Note: this method will produce additional traffic on the registry, because each 'first' call will try to lookup the original instance first. On the plus side, as soon as the instance is restarted the calls will go directly to this instance.

Failover on error and stay.

This strategy forces the client to switch to backup instance permanently.

  1. Mark your method or the whole class as failover:
	@Route(routerClass=Failover.class)
	@FailBy(strategyClass=Failover.class)
	void aMethod(...);

Start the servers as in the above example and you are done. The difference between both approaches is that the additional router directive will route all calls to the failover-instance once one call to the original instance failed. This is faster, because there is no calls to registry anymore, but you will never return to the original instance without further measures.

Retry

There are a lot of different scenarios for retry. Strictly speaking is failover also a form of retry. But there are other:

Retry forever

The simpliest of Retry strategies is to simply retry the call. This is just a plain declaration in the service interface.
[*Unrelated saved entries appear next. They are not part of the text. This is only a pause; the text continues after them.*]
## src/rtl/led_sweep_ctrl_pkg.sv

```systemverilog
// -----------------------------------------------------------------------------
// led_sweep_ctrl_pkg
// Shared constants and types for the LED sweep controller.
//   POS_OFF / POS_MIN / POS_MAX : position codes seen by the 6-LED decoder
//   sweep_state_t               : controller FSM states
//   sweep_dir_t                 : sweep direction used in bounce mode
//   pos_legal()                 : true for an active sweep position (4..9)
// -----------------------------------------------------------------------------
package led_sweep_ctrl_pkg;

    localparam logic [3:0] POS_OFF = 4'd0;
    localparam logic [3:0] POS_MIN = 4'd4;
    localparam logic [3:0] POS_MAX = 4'd9;

    typedef enum logic [1:0] {
        ST_IDLE = 2'd0,
        ST_RUN  = 2'd1,
        ST_HOLD = 2'd2
    } sweep_state_t;

    typedef enum logic {
        DIR_UP   = 1'b0,
        DIR_DOWN = 1'b1
    } sweep_dir_t;

    function automatic logic pos_legal(input logic [3:0] pos);
        return (pos >= POS_MIN) && (pos <= POS_MAX);
    endfunction

endpackage

```

## src/rtl/led_sweep_ctrl_if.sv

```systemverilog
// -----------------------------------------------------------------------------
// led_sweep_ctrl_if
// Control/status bundle of the LED sweep controller.
//   start, stop   : level requests to run / pause / clear
//   mode_bounce   : 0 = wrap sweep, 1 = bounce sweep
//   speed         : step-rate select (divisor = base >> speed, minimum 1)
//   count         : LED position code (0 or 4..9)
//   busy          : controller is running or paused
//   cycle_done    : one-cycle pulse at the end of each full sweep
// master drives the requests, slave (the controller) drives the status.
// -----------------------------------------------------------------------------
interface led_sweep_ctrl_if;

    logic       start;
    logic       stop;
    logic       mode_bounce;
    logic [1:0] speed;
    logic [3:0] count;
    logic       busy;
    logic       cycle_done;

    modport master (
        output start, stop, mode_bounce, speed,
        input  count, busy, cycle_done
    );

    modport slave (
        input  start, stop, mode_bounce, speed,
        output count, busy, cycle_done
    );

endinterface

```

## src/rtl/led_tick_div.sv

```systemverilog
// -----------------------------------------------------------------------------
// led_tick_div
// Step prescaler. Counts enabled cycles and flags a tick on the cycle where
// the count has reached divisor-1, returning to 0 on that edge.
//   clk, rst : clock, asynchronous active-high reset
//   en       : count this cycle (counter frozen when low)
//   clr      : synchronous clear to 0 (overrides en)
//   divisor  : cycles per tick, expected >= 1
//   tick     : high during the cycle whose edge performs a step
// -----------------------------------------------------------------------------
module led_tick_div #(
    parameter int PW = 32
) (
    input  logic          clk,
    input  logic          rst,
    input  logic          en,
    input  logic          clr,
    input  logic [PW-1:0] divisor,
    output logic          tick
);

    logic [PW-1:0] cnt;
    logic          at_limit;

    // Compare with >= so that a divisor lowered below the current count
    // still produces a tick on the very next edge instead of wrapping around.
    assign at_limit = (cnt >= (divisor - PW'(1)));
    assign tick     = en && at_limit;

    always_ff @(posedge clk or posedge rst) begin
        if (rst) begin
            cnt <= '0;
        end else if (clr) begin
            cnt <= '0;
        end else if (en) begin
            cnt <= at_limit ? '0 : cnt + PW'(1);
        end
    end

endmodule

```

## src/rtl/led_sweep_ctrl.sv

```systemverilog
// -----------------------------------------------------------------------------
// led_sweep_ctrl
// Sweeps an LED position code across 4..9 either as a wrapping ramp or as a
// bouncing back-and-forth pattern, with run / pause / clear control.
//   clk  : sole clock, rising edge
//   rst  : asynchronous active-high reset
//   bus  : led_sweep_ctrl_if.slave (start, stop, mode_bounce, speed in;
//          count, busy, cycle_done out, all registered)
// Parameters:
//   DIV_BASE : clk cycles per step at speed 0
//   PW       : prescaler width, must hold DIV_BASE-1
// -----------------------------------------------------------------------------
module led_sweep_ctrl #(
    parameter int DIV_BASE = 25000000,
    parameter int PW       = 32
) (
    input  logic              clk,
    input  logic              rst,
    led_sweep_ctrl_if.slave   bus
);

    import led_sweep_ctrl_pkg::*;

    sweep_state_t  state, state_next;
    sweep_dir_t    dir, dir_next;
    logic [3:0]    count_next;
    logic          done_next;
    logic          busy_next;
    logic          step_up;

    logic [PW-1:0] div_shift;
    logic [PW-1:0] divisor;
    logic          tick;
    logic          div_en;
    logic          div_clr;

    // Faster speeds shift the base divisor down; clamp at 1 so the top
    // speed settings degrade to one step per cycle rather than stalling.
    assign div_shift = PW'(DIV_BASE) >> bus.speed;
    assign divisor   = (div_shift == '0) ? PW'(1) : div_shift;

    // The prescaler only advances while actually running; a stop request in
    // RUN freezes it on the same edge. It is zeroed whenever we are, or are
    // about to be, idle.
    assign div_en  = (state == ST_RUN) && !bus.stop;
    assign div_clr = (state == ST_IDLE) || ((state == ST_HOLD) && bus.stop);

    led_tick_div #(
        .PW (PW)
    ) u_tick_div (
        .clk     (clk),
        .rst     (rst),
        .en      (div_en),
        .clr     (div_clr),
        .divisor (divisor),
        .tick    (tick)
    );

    // State register.
    always_ff @(posedge clk or posedge rst) begin
        if (rst) begin
            state <= ST_IDLE;
        end else begin
            state <= state_next;
        end
    end

    // Next state plus next position/direction/pulse. Stop always wins over
    // start. A position that is somehow outside 4..9 while active is pulled
    // back to 4 before any stepping is attempted.
    always_comb begin
        state_next = state;
        count_next = bus.count;
        dir_next   = dir;
        done_next  = 1'b0;
        step_up    = 1'b0;

        case (state)
            ST_IDLE: begin
                count_next = POS_OFF;
                dir_next   = DIR_UP;
                if (bus.start && !bus.stop) begin
                    state_next = ST_RUN;
                    count_next = POS_MIN;
                end
            end

            ST_RUN: begin
                if (bus.stop) begin
                    state_next = ST_HOLD;
                    if (!pos_legal(bus.count)) begin
                        count_next = POS_MIN;
                    end
                end else if (!pos_legal(bus.count)) begin
                    count_next = POS_MIN;
                end else if (tick) begin
                    if (bus.mode_bounce) begin
                        // Leaving wrap mode can leave dir stale; the ends of
                        // the range always force the only legal direction.
                        step_up = ((dir == DIR_UP) && (bus.count != POS_MAX)) ||
                                  (bus.count == POS_MIN);
                        if (step_up) begin
                            count_next = bus.count + 4'd1;
                            dir_next   = (count_next == POS_MAX) ? DIR_DOWN : DIR_UP;
                        end else begin
                            count_next = bus.count - 4'd1;
                            dir_next   = (count_next == POS_MIN) ? DIR_UP : DIR_DOWN;
                            done_next  = (count_next == POS_MIN);
                        end
                    end else begin
                        dir_next   = DIR_UP;
                        done_next  = (bus.count == POS_MAX);
                        count_next = (bus.count == POS_MAX) ? POS_MIN : bus.count + 4'd1;
                    end
                end
            end

            ST_HOLD: begin
                if (bus.stop) begin
                    state_next = ST_IDLE;
                    count_next = POS_OFF;
                    dir_next   = DIR_UP;
                end else begin
                    if (bus.start) begin
                        state_next = ST_RUN;
                    end
                    if (!pos_legal(bus.count)) begin
                        count_next = POS_MIN;
                    end
                end
            end

            default: begin
                state_next = ST_IDLE;
                count_next = POS_OFF;
                dir_next   = DIR_UP;
            end
        endcase

        busy_next = (state_next != ST_IDLE);
    end

    // Registered outputs and sweep direction.
    always_ff @(posedge clk or posedge rst) begin
        if (rst) begin
            bus.count      <= POS_OFF;
            bus.busy       <= 1'b0;
            bus.cycle_done <= 1'b0;
            dir            <= DIR_UP;
        end else begin
            bus.count      <= count_next;
            bus.busy       <= busy_next;
            bus.cycle_done <= done_next;
            dir            <= dir_next;
        end
    end

endmodule
```

## src/flat_wrapper.sv

```systemverilog
// flat-port wrapper written by rule: the top's interface ports become plain ports
module led_sweep_ctrl_flat import led_sweep_ctrl_pkg::*;
#(
    parameter int DIV_BASE = 25000000,
    parameter int PW       = 32
)
  (clk, rst, bus_start, bus_stop, bus_mode_bounce, bus_speed, bus_count, bus_busy, bus_cycle_done);
  led_sweep_ctrl_if bus_i ();
  input  logic clk;
  input  logic rst;
  input wire logic [$bits(bus_i.start)-1:0] bus_start;
  input wire logic [$bits(bus_i.stop)-1:0] bus_stop;
  input wire logic [$bits(bus_i.mode_bounce)-1:0] bus_mode_bounce;
  input wire logic [$bits(bus_i.speed)-1:0] bus_speed;
  output wire logic [$bits(bus_i.count)-1:0] bus_count;
  output wire logic [$bits(bus_i.busy)-1:0] bus_busy;
  output wire logic [$bits(bus_i.cycle_done)-1:0] bus_cycle_done;
  assign bus_i.start = bus_start;
  assign bus_i.stop = bus_stop;
  assign bus_i.mode_bounce = bus_mode_bounce;
  assign bus_i.speed = bus_speed;
  assign bus_count = bus_i.count;
  assign bus_busy = bus_i.busy;
  assign bus_cycle_done = bus_i.cycle_done;
  led_sweep_ctrl #(.DIV_BASE(DIV_BASE), .PW(PW)) u_core (.clk(clk), .rst(rst), .bus(bus_i));
endmodule
```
	@FailBy(strategyClass=RetryCall.class)
	void aMethod(...);

Of course this approach has limited use. In a high traffic application you will pretty soon run out of threads, cause the retry blocks the executing thread for even longer. Another limit is given through the implementation of distributeme failing - it is based on re-calling the same method again and again. After some period of time your stack size will be depleted and a StackOverflowException will rush back the line.

Make a pause and retry

Due the limits of the previous example, it's recommendable to add some sleep time to the call, allowing the machine to perform other tasks.

	@FailBy(strategyClass=WaitOneSecondAndRetry.class)
	void aMethod(...);

As derivable from the name, this failing strategy forces the active thread to sleep a second before retrying the call, hence giving the server a real chance to recover or become restarted. Still the problems of the previous example remain. A Stackoverflow exception will come much slower, but it will, probably after 16 minutes.

Of course you are free to implement strategies that sleep another amount of time, or wait for something, or... Here's the code of WaitOneSecondAndRetry.class:

RetryOnce

The above strategies are also imaginable in combination with RetryOnce

@DistributeMe()
@FailBy(strategyClass=RetryCallOnce.class)
public interface MyService{

RetryOnce will do exactly what the name says. It is very useful in low-traffic environments, as it will allow the clients to survive service restart, as they will obtain new reference in the RetryOnce logic and continue working with the new instance.